Context: an optimization exercise on an open-source flow, tuned for a short achievable clock period and few clock cycles. The choices shown serve that exercise and are no tape-out recipe.
Function was checked by simulation only, so behaviour that the tests miss may differ from the original.
No activity file was given, so power comes from the tool's default toggle rates.

==> flow/design.v <==
module ost_desc_decode (
    input  wire [63:0] raw_lo,
    input  wire [63:0] raw_hi,
    input  wire        wide,
    output wire [63:0] base,
    output wire [19:0] limit,
    output wire [3:0]  dtype,
    output wire        s,
    output wire [1:0]  dpl,
    output wire        p,
    output wire        avl,
    output wire        l,
    output wire        db,
    output wire        g
);
    assign limit = {raw_lo[51:48], raw_lo[15:0]};
    assign base  = {(wide ? raw_hi[31:0] : 32'h0), raw_lo[63:56], raw_lo[39:32], raw_lo[31:16]};
    assign dtype = raw_lo[43:40];
    assign s     = raw_lo[44];
    assign dpl   = raw_lo[46:45];
    assign p     = raw_lo[47];
    assign avl   = raw_lo[52];
    assign l     = raw_lo[53];
    assign db    = raw_lo[54];
    assign g     = raw_lo[55];
endmodule
From an optimization exercise on the open Yosys and OpenROAD flow, aimed at small area, a short achievable clock period and few clock cycles; shortcuts taken in it are not production practice. No functional check of the RTL was part of any run shown here.

### design/flow/config.mk
export PLATFORM = sky130hd
export DESIGN_NAME = bu_lane
export DESIGN_NICKNAME = bu_lane
export VERILOG_FILES = /design/flow/design.v
export SDC_FILE = /design/flow/constraint.sdc
export NUM_CORES = 4
export LEC_CHECK = 0
export CAP_MARGIN = 20
export CORE_MARGIN = 2
export CORE_UTILIZATION = 40
export PLACE_DENSITY = 0.6
export SLEW_MARGIN = 20
### design/flow/constraint.sdc
create_clock -name core_clock -period 25.0 [get_ports {clk}]
set_input_delay 5.0000 -clock core_clock [delete_from_list [all_inputs] [get_ports {clk}]]
set_output_delay 5.0000 -clock core_clock [all_outputs]
set_load 0.01 [all_outputs]
### design/flow/design.v
module fp32_add (
    input  wire [31:0] a,
    input  wire [31:0] b,
    input  wire        ext,
    output reg  [31:0] y,
    output wire [9:0]  x_exp,
    output wire        x_nan
);
    wire       sa = a[31];
    wire       sb = b[31];
    wire [7:0] ea = a[30:23];
    wire [7:0] eb = b[30:23];
    wire [22:0] fa = a[22:0];
    wire [22:0] fb = b[22:0];
    wire a_max = (ea == 8'hFF);
    wire b_max = (eb == 8'hFF);
    wire a_nan = a_max && (fa != 0);
    wire b_nan = b_max && (fb != 0);
    wire a_inf = a_max && (fa == 0);
    wire b_inf = b_max && (fb == 0);
    wire swap = (b[30:0] > a[30:0]);
    wire        s_l = swap ? sb : sa;
    wire [30:0] l   = swap ? b[30:0] : a[30:0];
    wire [30:0] s   = swap ? a[30:0] : b[30:0];
    wire        l_norm = (l[30:23] != 0);
    wire        s_norm = (s[30:23] != 0);
    wire [7:0]  el = {l[30:24], l[23] | ~l_norm};
    wire [7:0]  es = {s[30:24], s[23] | ~s_norm};
    wire [23:0] ml = {l_norm, l[22:0]};
    wire [23:0] ms = {s_norm, s[22:0]};
    wire [7:0]  d = el - es;
    wire        far = (d > 8'd26);
    wire [4:0]  dd  = far ? 5'd26 : d[4:0];
    wire [49:0] ms_wide = {ms, 26'b0} >> dd;
    wire [26:0] ms_al = far ? {26'b0, (ms != 0)} : {ms_wide[49:24], (ms_wide[23:0] != 0)};
    wire        sub = sa ^ sb;
    wire [27:0] sum = sub ? ({1'b0, ml, 3'b0} - {1'b0, ms_al})
                          : ({1'b0, ml, 3'b0} + {1'b0, ms_al});
    reg [4:0]  lz;
    integer    k;
    always @* begin
        lz = 5'd27;
        for (k = 0; k <= 26; k = k + 1)
            if (sum[k]) lz = 5'd26 - k[4:0];
    end
    reg  [26:0] nm;       
    reg  [9:0]  ne;       
    reg  [4:0]  sh;
    always @* begin
        if (sum[27]) begin
            sh = 5'd0;
            nm = {sum[27:2], (sum[1] | sum[0])};
            ne = {2'b0, el} + 10'd1;
        end else begin
            if (ext || ({5'b0, lz} < {2'b0, el}))
                sh = lz;
            else
                sh = el[4:0] - 5'd1;      
            nm = sum[26:0] << sh;
            ne = {2'b0, el} - {5'b0, sh};
        end
    end
    wire        hid      = nm[26];
    wire        round_up = nm[2] & (nm[1] | nm[0] | nm[3]);
    wire [9:0]  ef       = ext ? ne : (hid ? {2'b0, ne[7:0]} : 10'd0);
    wire [32:0] rounded  = {ef, nm[25:3]} + {32'b0, round_up};
    wire nan_out = a_nan || b_nan || (a_inf && b_inf && (sa != sb));
    wire zero    = (sum == 0);
    wire big     = (ne >= 10'd255) && !ne[9];
    always @* begin
        if (nan_out)
            y = 32'h7FC00000;
        else if (a_inf)
            y = {sa, 8'hFF, 23'b0};
        else if (b_inf)
            y = {sb, 8'hFF, 23'b0};
        else if (zero)
            y = {sa & sb, 31'b0};
        else if (big)
            y = {s_l, 8'hFF, 23'b0};
        else
            y = {s_l, rounded[30:0]};
    end
    assign x_nan = nan_out;
    assign x_exp = (a_max || b_max || big) ? 10'd255 :
                   zero ? 10'h200 : rounded[32:23];
endmodule
module fp32_mul (
    input  wire        a_sign,
    input  wire [9:0]  a_exp,
    input  wire [22:0] a_frac,
    input  wire        a_nan,
    input  wire        b_sign,
    input  wire [9:0]  b_exp,
    input  wire [23:0] b_sig,
    input  wire        b_nan,
    input  wire [15:0] mask,
    output reg  [15:0] idx,
    output reg         ovf
);
    wire sy = a_sign ^ b_sign;
    wire a_zero = a_exp[9] & ~a_exp[8];
    wire b_zero = b_exp[9] & ~b_exp[8];
    wire a_inf  = ~a_exp[9] & (a_exp[8] | (&a_exp[7:0]));
    wire b_inf  = ~b_exp[9] & (b_exp[8] | (&b_exp[7:0]));
    wire [47:0] p = {1'b1, a_frac} * b_sig;
    wire signed [11:0] t0 = $signed({{2{a_exp[9]}}, a_exp}) + $signed({{2{b_exp[9]}}, b_exp})
                            - 12'sd276;
    wire signed [11:0] t  = p[47] ? t0 : t0 - 12'sd1;
    wire [23:0] sig = p[47] ? p[47:24] : p[46:23];
    wire        g   = p[47] ? p[23] : p[22];
    wire        st  = p[47] ? (p[22:0] != 0) : (p[21:0] != 0);
    wire [24:0] sig_r = {1'b0, sig} + {24'b0, g & (st | sig[0])};
    wire big   = (t > 12'sd7) || (t == 12'sd7 && sig_r[24]);
    wire exact = (t == 12'sd8 && sig_r == 25'h0800000) || (t == 12'sd7 && sig_r[24]);
    wire signed [11:0] rsh = 12'sd7 - t;
    wire [31:0] w  = {sig_r, 7'b0} >> rsh[4:0];
    wire [15:0] mag = (rsh > 12'sd31) ? 16'd0 : w[15:0];
    always @* begin
        if (a_nan || b_nan || (a_inf && b_zero) || (b_inf && a_zero)) begin
            idx = 16'd0;
            ovf = 1'b1;
        end else if (a_inf || b_inf) begin
            idx = sy ? 16'd0 : mask;
            ovf = 1'b1;
        end else if (a_zero || b_zero) begin
            idx = 16'd0;
            ovf = 1'b0;
        end else if (big) begin
            idx = sy ? 16'd0 : mask;
            ovf = !(sy && exact);
        end else begin
            idx = (sy ? (16'd0 - mag) : mag) & mask;
            ovf = 1'b0;
        end
    end
endmodule
module bu_lane (
    input  wire        clk,
    input  wire        rst,
    input  wire        half,
    input  wire [4:0]  cfg_log2n,
    input  wire [10:0] cfg_pixel_size,
    input  wire [15:0] cfg_curve_count,
    input  wire [9:0]  cfg_iter_count,
    input  wire [3:0]  cfg_red_shift,
    input  wire [31:0] cfg_idx_scale,
    input  wire [31:0] cfg_da1,
    input  wire [31:0] cfg_da2,
    input  wire [31:0] cfg_a1_start,
    input  wire [31:0] cfg_a2_start,
    input  wire        start,
    input  wire [31:0] time_in,
    output wire        busy,
    output reg         lut_rd,
    output reg  [16:0] lut_addr,
    input  wire [31:0] lut_data,
    output reg         smp_valid,
    input  wire        smp_ready,
    output reg  [31:0] smp_x,
    output reg  [31:0] smp_y,
    output reg  [5:0]  smp_colour,
    output wire        smp_in_range,
    output wire [9:0]  smp_row,
    output wire [9:0]  smp_col,
    output reg         smp_num
);
    localparam [3:0] S_IDLE  = 4'd0,
                     S_INIT1 = 4'd1,
                     S_INIT2 = 4'd2,
                     S_P0    = 4'd3,
                     S_P1    = 4'd4,
                     S_P2    = 4'd5,
                     S_P3    = 4'd6,
                     S_P4    = 4'd7,
                     S_P5    = 4'd8,
                     S_DRAIN = 4'd9;
    reg [3:0]  state;
    reg        first;       
    reg        tail;        
    reg        held;        
    reg [10:0] pixel_size;
    reg [9:0]  sc_exp;
    reg [23:0] sc_sig;
    reg        sc_sign, sc_nan;
    reg [31:0] a1, a2;
    reg [15:0] i;
    reg [9:0]  j;           
    reg [31:0] s;
    reg [9:0]  s_exp;
    reg        s_nan;
    reg [31:0] da2r;        
    reg        ovf;
    assign busy = (state != S_IDLE);
    wire [15:0] half_hi = half ? cfg_curve_count : {1'b0, cfg_curve_count[15:1]};
    function [31:0] u2f_half;
        input [10:0] n;
        integer b;
        reg [3:0] msb;
        reg [22:0] frac;
        begin
            msb = 4'd0;
            for (b = 0; b < 11; b = b + 1)
                if (n[b]) msb = b[3:0];
            frac = {n, 12'b0} << (4'd11 - msb);
            if (n == 0)
                u2f_half = 32'd0;
            else
                u2f_half = {1'b0, 8'd126 + {4'd0, msb}, frac};
        end
    endfunction
    wire [31:0] centre  = u2f_half(pixel_size);
    wire [31:0] p_limit = (pixel_size == 0) ? 32'd0 : centre + 32'h00800000;
    reg  [31:0] add_a, add_b;
    reg         add_ext;
    wire [31:0] add_y;
    wire [9:0]  add_xe;
    wire        add_xnan;
    fp32_add u_add (.a(add_a), .b(add_b), .ext(add_ext), .y(add_y),
                    .x_exp(add_xe), .x_nan(add_xnan));
    always @* begin
        add_ext = 1'b0;
        case (state)
            S_INIT1: begin add_a = a1; add_b = cfg_a1_start; end
            S_INIT2: begin add_a = a2; add_b = cfg_a2_start; end
            S_P1: begin
                add_a = a1;
                add_b = tail ? cfg_da1 : (first ? centre : smp_x);
                add_ext = !tail;
            end
            S_P2: begin add_a = da2r; add_b = smp_y; end
            S_P3: begin
                add_a = a2;
                add_b = tail ? cfg_da2 : (first ? centre : smp_y);
                add_ext = !tail;
            end
            default: begin add_a = s; add_b = lut_data; end    
        endcase
    end
    wire [16:0] mask_w = (17'h1 << cfg_log2n) - 17'h1;
    wire [15:0] mask   = mask_w[15:0];
    wire [15:0] conv_idx;
    wire        conv_ovf;
    fp32_mul u_mul (.a_sign(s[31]), .a_exp(s_exp), .a_frac(s[22:0]), .a_nan(s_nan),
                    .b_sign(sc_sign), .b_exp(sc_exp), .b_sig(sc_sig), .b_nan(sc_nan),
                    .mask(mask), .idx(conv_idx), .ovf(conv_ovf));
    wire [16:0] quarter = 17'h1 << (cfg_log2n - 5'd2);
    function [9:0] ftrunc;
        input [31:0] v;
        reg [32:0] t;
        begin
            if (v[30:23] < 8'd127)
                ftrunc = 10'd0;
            else begin
                t = {9'd0, 1'b1, v[22:0]} >> (8'd150 - v[30:23]);
                ftrunc = t[9:0];
            end
        end
    endfunction
    function in_grid;
        input [31:0] v;
        input [31:0] lim;
        begin
            in_grid = (v[30:0] == 0) || (!v[31] && (v[30:0] < lim[30:0]));
        end
    endfunction
    assign smp_in_range = in_grid(smp_x, p_limit) && in_grid(smp_y, p_limit);
    assign smp_row = smp_in_range ? ftrunc(smp_y) : 10'd0;
    assign smp_col = smp_in_range ? ftrunc(smp_x) : 10'd0;
    wire [15:0] i_sh  = i >> cfg_red_shift;
    wire [1:0]  red   = i_sh[1:0];
    wire [1:0]  green = j[8:7];
    wire [2:0]  bsum  = 3'd7 - ({1'b0, red} + {1'b0, green});
    wire [1:0]  blue  = bsum[2:1];
    wire        i_last = ({1'b0, i} + 17'd4 >= {1'b0, half_hi});
    always @(posedge clk) begin
        if (rst) begin
            state     <= S_IDLE;
            lut_rd    <= 1'b0;
            smp_valid <= 1'b0;
        end else begin
            if (smp_valid && smp_ready)
                smp_valid <= 1'b0;
            if (!sc_sig[23]) begin
                sc_sig <= {sc_sig[22:0], 1'b0};
                sc_exp <= sc_exp - 10'd1;
            end
            case (state)
                S_IDLE: begin
                    if (start && cfg_curve_count != 0) begin
                        pixel_size <= cfg_pixel_size;
                        sc_sign    <= cfg_idx_scale[31];
                        sc_nan     <= (cfg_idx_scale[30:23] == 8'hFF) && (cfg_idx_scale[22:0] != 0);
                        if (cfg_idx_scale[30:23] == 8'hFF) begin
                            sc_exp <= 10'd255;
                            sc_sig <= 24'h800000;
                        end else if (cfg_idx_scale[30:0] == 0) begin
                            sc_exp <= 10'h200;
                            sc_sig <= 24'h800000;
                        end else if (cfg_idx_scale[30:23] == 8'h00) begin
                            sc_exp <= 10'd1;
                            sc_sig <= {1'b0, cfg_idx_scale[22:0]};
                        end else begin
                            sc_exp <= {2'b0, cfg_idx_scale[30:23]};
                            sc_sig <= {1'b1, cfg_idx_scale[22:0]};
                        end
                        i     <= half ? {1'b0, cfg_curve_count[15:1]} : 16'd0;
                        a1    <= time_in;
                        a2    <= time_in;
                        state <= S_INIT1;
                    end
                end
                S_INIT1: begin
                    a1    <= add_y;
                    state <= (cfg_iter_count == 0) ? S_IDLE : S_INIT2;
                end
                S_INIT2: begin
                    a2    <= add_y;
                    j     <= 10'd0;
                    first <= 1'b1;
                    tail  <= 1'b0;
                    held  <= 1'b0;
                    state <= S_P1;
                end
                S_P1: begin
                    if (tail) begin
                        a1 <= add_y;
                    end else begin
                        s     <= add_y;
                        s_exp <= add_xe;
                        s_nan <= add_xnan;
                    end
                    if (!first)
                        smp_y <= lut_data;                  
                    if (sc_sig[23])                          
                        state <= S_P2;
                end
                S_P2: begin
                    if (!tail) begin
                        lut_rd   <= 1'b1;
                        lut_addr <= {1'b0, conv_idx};
                        ovf      <= conv_ovf;
                    end
                    if (!first)
                        smp_y <= add_y;
                    state <= S_P3;
                end
                S_P3: begin
                    lut_addr <= lut_addr + quarter;
                    if (tail) begin
                        a2 <= add_y;
                    end else begin
                        s     <= add_y;
                        s_exp <= add_xe;
                        s_nan <= add_xnan;
                    end
                    if (!first) begin
                        smp_valid  <= 1'b1;
                        smp_colour <= {blue, green, red};
                        j          <= j + 10'd1;
                    end
                    if (tail) begin
                        i     <= i + 16'd4;
                        j     <= 10'd0;
                        first <= 1'b1;
                        tail  <= 1'b0;
                        state <= i_last ? S_DRAIN : S_P1;
                    end else
                        state <= S_P4;
                end
                S_P4: begin
                    lut_addr <= {1'b0, conv_idx};
                    ovf      <= ovf | conv_ovf;
                    s        <= lut_data;                   
                    state    <= S_P5;
                end
                S_P5: begin
                    if (!held)
                        da2r <= lut_data;                   
                    if (smp_valid && !smp_ready) begin
                        held <= 1'b1;
                    end else begin
                        held     <= 1'b0;
                        lut_addr <= lut_addr + quarter;
                        state    <= S_P0;
                    end
                end
                S_P0: begin
                    lut_rd  <= 1'b0;
                    smp_x   <= add_y;
                    smp_num <= ovf;
                    first   <= 1'b0;
                    tail    <= (j + 10'd1 == cfg_iter_count);
                    state   <= S_P1;
                end
                S_DRAIN: begin
                    if (!smp_valid || smp_ready)
                        state <= S_IDLE;
                end
                default: state <= S_IDLE;
            endcase
        end
    end
endmodule
### design/flow/run.sh
#!/bin/bash
# synth_recipe.tcl (not shown) runs the flow's synth.tcl, then flattens the netlist and writes it again
# the make line also repeats each setting of config.mk as NAME=value (left out here)
make -C /OpenROAD-flow-scripts/flow DESIGN_CONFIG=/design/flow/config.mk WORK_HOME=/design/flow/orfs CLKGATE_MAP_FILE= SYNTH_SCRIPT=/design/flow/synth_recipe.tcl finish
==> results of run 1 <==
[worst min path at each step]
| stage | startpoint | to | cells after the start |
|---|---|---|---|
| final | ovf | smp_num | 0 |
| after global routing | ovf | smp_num | 0 |
| after CTS | ovf | smp_num | 0 |
| after detailed placement | ovf | smp_num | 0 |
| after global placement | ovf | smp_num | 0 |
| after floorplan | ovf | smp_num | 0 |
[cells by family after synthesis]
group | Yosys count | share of synthesized area
AO/OA/AOI/OAI | 1702 | 0.205
adder cells (fa/ha/maj) | 859 | 0.256
flip-flops | 310 | 0.164
buffers and inverters | 1140 | 0.0783
XOR/XNOR | 220 | 0.0343
AND/OR/NAND/NOR | 2418 | 0.209
multiplexers | 261 | 0.0536
[cells in the mapped netlist (all sizes together), types with 49 or more instances]
cell type,number,area (um^2)
a211oi,66,505
a21o,67,503
a21oi,415,2100
a222oi,49,490
a31oi,73,469
and2,247,1550
and3,64,405
buf,95,489
clkbuf,318,1190
edfxtp,304,9130
fa,487,9750
ha,372,4650
inv,724,2720
mux2,56,631
mux2i,178,1780
nand2,887,3330
nand2b,72,458
nand3,165,841
nand4,77,482
nor2,474,1790
nor3,133,723
nor4,92,616
o211ai,59,458
o21ai,337,1710
o22ai,68,432
o31ai,57,428
xnor2,152,1340
xor2,68,596
[per-layer routing]
metal	global-route usage	share of wire
met2	0.523	0.44
met4	0.188	0.062
met1	0.433	0.39
met5	0	0.00047
met3	0.0794	0.10
[cell type report]
type | count | area, um^2 | share of cell area
sequential | 310 | 9250 | 0.140
antenna | 10 | 25.0 | 0.000379
clock inverter | 23 | 319 | 0.00484
clock buffer | 48 | 1010 | 0.0153
inverter | 727 | 2730 | 0.0414
multi-input combinational | 5460 | 42900 | 0.650
tap | 1876 | 2350 | 0.0356
timing repair buffer | 843 | 7380 | 0.112
[sequential cells by signal (all words and copies together) (netlist names), 4 cells and up]
name        cells
smp_colour      6
lut_addr       17
smp_x          32
s              32
sc_exp         10
j              10
s_exp          10
da2r           32
pixel_size     11
sc_sig         24
i              16
a1             32
a2             32
state           4
smp_y          32
[per-stage QoR]
stage	utilization	instances	hold WS, ns	setup WS (ns)
after CTS	0.472	9286	0.496	1.77
final	0.472	9297	0.485	1.52
after global routing	0.472	9292	0.498	0.185
after floorplan	-	6910	0.427	2.67
after detailed placement	0.462	9215	0.481	1.19
after global placement	0.462	9215	0.476	1.71
==> summary.md, run 1 <==
| Metric | Value |
|---|---|
| CP startpoint | `cfg_a2_start[9]` |
| Final Setup Violations | `0` |
| Critical path destination | `s[8]` |
| First-pass GRT wire length | `between 300 and 400 mm` |
| Initial antenna violation count | `23` |
| CP max stage cell | `a211oi_1` |
| Netlist cell types | `130` |
| Reg-to-Reg Start | `pixel_size[10]` |
| Ys flop type | `edfxtp_1` |
| Detailed Place HPWL | `194 mm` |
| RSZ-0062 raised after global routing | `false` |
| Clock latency on the worst-skew pair | `0.64 ns` |
| Vias in the first global route | `56,400` |
| Rel. slew slack | `0.243` |
| Hold Vio Cnt, Final | `0` |
| R2R Setup Slk | `~4.3 ns` |
| RR Endpoint | `s[8]` |
| Clock Path Buffers | `3` |
| Critical path depth in cells | `79` |
| Area delta synth->final | `17.1%` |
| Post-CTS resize count | `0` |
| Achievable clock frequency | `roughly 43 MHz` |
| Most common cell after layout, fill and taps aside | `nand2_1` |
| Die X | `379 um` |
| Placed instance area | `between 60,000 and 70,000 um^2` |
| Crit path time final | `around 23 ns` |
| Crit Path Max Fanout | `25` |
| WP data required | `25.45 ns` |
| Postcts setup bufs | `0` |
| Max-cap check violation count | `0` |
| Crit end category | `flip-flop` |
| Worst-Margin Slew | `~1.1 ns` |
| Seq/Total Area, Yosys | `0.164` |
| Gr usage total | `0.338` |
| IO Pins | `387` |
| Antenna Violating Nets Remaining | `0` |
| Hold Crit Class | `flip-flop to flip-flop` |
| Tcrit/Tclk final | `0.939` |
| CTS sink cnt | `310` |
| Status | `finished clean` |
| Die Ht | `379 um` |
| Worst Path Buf+Inv | `7` |
| CTS tree | `yes` |
| Root Buffer | `clkbuf_16` |
| Family with the most delay on the worst path | `compound AO/OA/AOI/OAI gates` |
| Port Buffer Count | `slightly below 400` |
| Largest net degree at the start of global routing | `70` |
| Hold_buf cts | `0` |
| Row cnt | `137` |
| Die area | `144,000 um^2` |
| Drt pass-1 iters | `10` |
| Fin Clk Skew | `0.0550 ns` |
| Core footprint | `around 140,000 um^2` |
| Post-route cell area | `~66,000 um^2` |
| Via total after detailed routing | `roughly 57,000` |
| EDFF count, synth | `304` |
| #FFs+latches synth | `310` |
| Ys async rst share | `0` |
| DRT iter0 DRCs | `approximately 6,600` |
| Starting Density | `0.403` |
| Final GP Congestion | `around 1` |
| Filler Cell Count | `between 10,000 and 15,000` |
| Final wirelength | `248 mm` |
| WL/cell | `~27 um` |
| Mapped Area | `56,300 um^2` |
| Most frequent cells in the layout | `nand2_1, inv_1, fa_1` |
| Setup_tns | `0 ns` |
| DRC Markers | `0` |
| Arrival time at the worst endpoint | `23.93 ns` |
| Synth warn | `3` |
| Worst R2R Path Depth | `between 80 and 90` |
| Cells after synthesis | `6,910` |
| Crit path kind | `primary input to flip-flop` |
| Average cell area after synthesis | `between 8 and 9 um^2` |
| H-tree Lvls | `2` |
| Layout cells sized above 1 | `0.101` |
| Cell mode on critical path | `o21ai_0` |
| Clock transition at the registers of the reported paths | `around 0.06 ns` |
| Grt total ovfl | `0` |
| Final Max Tran Viols | `0` |
| CTS Buf Count | `39` |
| # nets final | `around 8,500` |
| Via-to-Cell Ratio | `6.18` |
| Worst Setup Start Kind | `primary input` |
| Synth Net Count | `between 8,000 and 9,000` |
| Peak per-stage delay on the critical path | `0.96 ns` |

# Task statement:
Gather up, from the records above, each line where the word "floorplan" appears.

# Written solution:
| after floorplan | ovf | smp_num | 0 |
after floorplan	-	6910	0.427	2.67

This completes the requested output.